Ma al Nervi ingegnere, architetto, imprenditore e scienziato, bisogna aggiungere anche il suo ruolo di
instancabile docente e teorico: una dimensione inscindibile dalla pratica progettuale e di cantiere che lo
avvicina ad altri celebri colleghi, come Auguste Perret, Eduardo Torroja, Arturo Danusso, Félix Candela,
Ove Arup. Oltre a insegnare Nervi scrisse infatti diversi libri – i più celebri sono Scienza o arte del
costruire? e Costruire correttamente, del 1945 e 1955 – e innumerevoli articoli per le più importanti
riviste di architettura del mondo. Sulla carta provò a fissare i concetti sottesi alla sua attività costruttiva
e a mettere in evidenza la necessità di una corrispondenza esatta tra etica strutturale ed estetica
architettonica, convinto che architettura e ingegneria dovessero marciare di pari passo. Nel 1959 la sua
autorevolezza lo portò a tenere, su invito di Ernesto N. Rogers, un’importante rubrica sulla rivista
“Casabella” – dal titolo “Critica delle strutture” – che lo elevò ufficialmente ad arbitro dell’architettura
“strutturale” del tempo.
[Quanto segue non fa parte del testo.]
`design/flow/design.v`:
```
`timescale 1ns / 1ps
module DM_TLV5619_DAC_Interface_Module(
DACDataInput,
DACCS,
CLK,
SampleDelayZero,
DACLDAC,
DACPD,
DACWE,
IFFTOutput,
DMLocationWritingTo,
IFFTOutputWE,
IFFTOutputIndex
);
input          CLK, SampleDelayZero, IFFTOutputWE;
input [9:0]    DMLocationWritingTo;
input [11:0]   IFFTOutput;
input [8:0]    IFFTOutputIndex;
output         DACCS, DACLDAC, DACPD, DACWE;
output [11:0]  DACDataInput;
reg [11:0]     DACDataInput;   
reg [14:0]     DACDelayCount;     
wire           SampleDelayZero, DACCS, IFFTOutputWE;
wire [11:0]    IFFTOutput;
wire [8:0]     IFFTOutputIndex;
   (* RAM_STYLE="{auto | block |  block_power1 | block_power2}" *)
reg [11:0]      StoredDACValues [0:1023];
assign DACCS     = 0;
assign DACLDAC   = 0;
assign DACPD     = 1;
assign DACWE     = (~| DACDelayCount[12:4]) && ( DACDelayCount[3]);
assign DACMemWE = IFFTOutputWE;    
always @(posedge CLK)
begin
  if (DACMemWE)
  begin
    StoredDACValues [ {!DMLocationWritingTo[9], IFFTOutputIndex} ] <= IFFTOutput[11:0];    
  end
  DACDataInput[11:0] <= StoredDACValues[DMLocationWritingTo + 4];
end
always @(posedge CLK)
begin
  if ( SampleDelayZero )  
  begin
    DACDelayCount <= 0;
  end
  else
  begin
    DACDelayCount <= DACDelayCount + 1; 
  end
end  
endmodule
```
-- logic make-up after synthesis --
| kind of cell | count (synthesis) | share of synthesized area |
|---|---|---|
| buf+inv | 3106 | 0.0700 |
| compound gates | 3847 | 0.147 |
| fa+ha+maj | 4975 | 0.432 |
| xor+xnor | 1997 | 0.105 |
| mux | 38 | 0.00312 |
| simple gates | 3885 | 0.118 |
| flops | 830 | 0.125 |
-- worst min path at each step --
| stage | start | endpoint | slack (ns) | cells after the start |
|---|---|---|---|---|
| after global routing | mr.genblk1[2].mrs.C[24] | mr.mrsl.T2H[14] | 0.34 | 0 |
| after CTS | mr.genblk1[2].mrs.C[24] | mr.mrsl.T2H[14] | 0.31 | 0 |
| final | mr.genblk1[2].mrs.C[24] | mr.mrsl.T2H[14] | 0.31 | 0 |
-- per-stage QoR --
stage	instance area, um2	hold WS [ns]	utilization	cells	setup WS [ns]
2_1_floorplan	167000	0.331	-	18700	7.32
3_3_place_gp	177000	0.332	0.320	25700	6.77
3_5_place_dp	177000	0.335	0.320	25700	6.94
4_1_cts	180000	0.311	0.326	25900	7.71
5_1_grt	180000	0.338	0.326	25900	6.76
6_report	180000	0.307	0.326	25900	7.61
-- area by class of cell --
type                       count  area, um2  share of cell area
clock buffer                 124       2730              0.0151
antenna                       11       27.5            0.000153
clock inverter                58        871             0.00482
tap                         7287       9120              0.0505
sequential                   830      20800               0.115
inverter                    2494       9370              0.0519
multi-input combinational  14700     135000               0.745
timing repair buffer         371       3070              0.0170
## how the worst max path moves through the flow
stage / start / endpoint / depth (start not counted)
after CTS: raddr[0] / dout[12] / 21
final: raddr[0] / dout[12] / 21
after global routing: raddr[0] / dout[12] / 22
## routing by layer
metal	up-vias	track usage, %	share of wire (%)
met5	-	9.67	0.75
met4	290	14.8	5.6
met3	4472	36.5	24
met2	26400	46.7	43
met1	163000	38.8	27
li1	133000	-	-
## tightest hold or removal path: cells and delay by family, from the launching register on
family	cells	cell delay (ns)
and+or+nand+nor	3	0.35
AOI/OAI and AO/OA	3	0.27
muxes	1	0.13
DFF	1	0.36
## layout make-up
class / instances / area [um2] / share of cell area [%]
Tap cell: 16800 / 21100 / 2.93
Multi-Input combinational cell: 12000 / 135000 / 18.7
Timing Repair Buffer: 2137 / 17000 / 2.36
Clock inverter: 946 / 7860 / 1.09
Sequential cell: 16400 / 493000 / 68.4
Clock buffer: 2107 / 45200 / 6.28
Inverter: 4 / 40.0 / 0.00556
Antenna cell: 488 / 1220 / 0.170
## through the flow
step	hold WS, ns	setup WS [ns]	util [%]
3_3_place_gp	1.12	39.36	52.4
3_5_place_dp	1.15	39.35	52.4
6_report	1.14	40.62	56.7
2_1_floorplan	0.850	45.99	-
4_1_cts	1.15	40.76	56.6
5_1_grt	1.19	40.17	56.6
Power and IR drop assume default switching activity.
Non fece sconti a nessuno: né a Niemeyer né a Paolo Soleri, Frank Lloyd Wright,
Jørn Utzon e Eero Saarinen, tutti colpevoli in diverso modo di creare strutture antieconomiche,
incoerenti, non funzionali.
Una delle altre chiavi di questo straordinario successo è stata la capacità di essere attuale rispetto alla
propria epoca e contemporaneamente in dialogo con alcuni temi universali, metastorici, senza tempo.
Spesso paragonato – soprattutto all’estero – ai nomi di Brunelleschi, di Michelangelo e degli altri grandi
architetti italiani del passato, Nervi (come Mies van der Rohe e Louis Kahn) focalizzò la sua attività sulla
definizione dei temi architettonici più elementari e grandiosi, legati soprattutto all’idea di coprire uno
spazio: il disegno di un pilastro, di un arco, di una volta, di una cupola. Si pensi agli enormi pilastri del
Palazzo del Lavoro di Torino, costruiti a una scala che rimanda all’architettura egizia; oppure alla Sala
delle Udienze Pontificie in Vaticano, dove il cemento – mischiato a polvere di marmo – crea forme
monumentali che sembrano dialogare con le strutture della vicina Basilica di San Pietro. O si guardino
le trame dei cosiddetti “solai a nervature isostatiche”, tracciate seguendo precise regole statiche che
all’improvviso – proprio come le nervature delle cattedrali gotiche inglesi – sublimano in qualcosa di
più: la struttura diventa ornamento, senza mai perdere coerenza e razionalità.
E difatti Nervi, pioniere delle più moderne tecniche costruttive, si riferiva spesso all’opera dei costruttori
delle grandi cattedrali per spiegare la sua idea di intima unione tra tecnica ed estetica, tra scienza e arte,
trovandovi risultati ancora insuperati: «Mi sono più volte proposto il problema di stabilire quali
istruzioni potrei dare in cantiere ai miei assistenti ed operai qualora, come costruttore, fossi posto
dinnanzi al problema di ricostruire uno dei rosoni di Notre Dame. Ebbene, debbo confessare che non
saprei da che parte cominciare, ed ho molti dubbi sulla possibilità di trovare in tutto il mondo,
un discreto numero di dirigenti di imprese di costruzioni capaci di affrontare tale problema».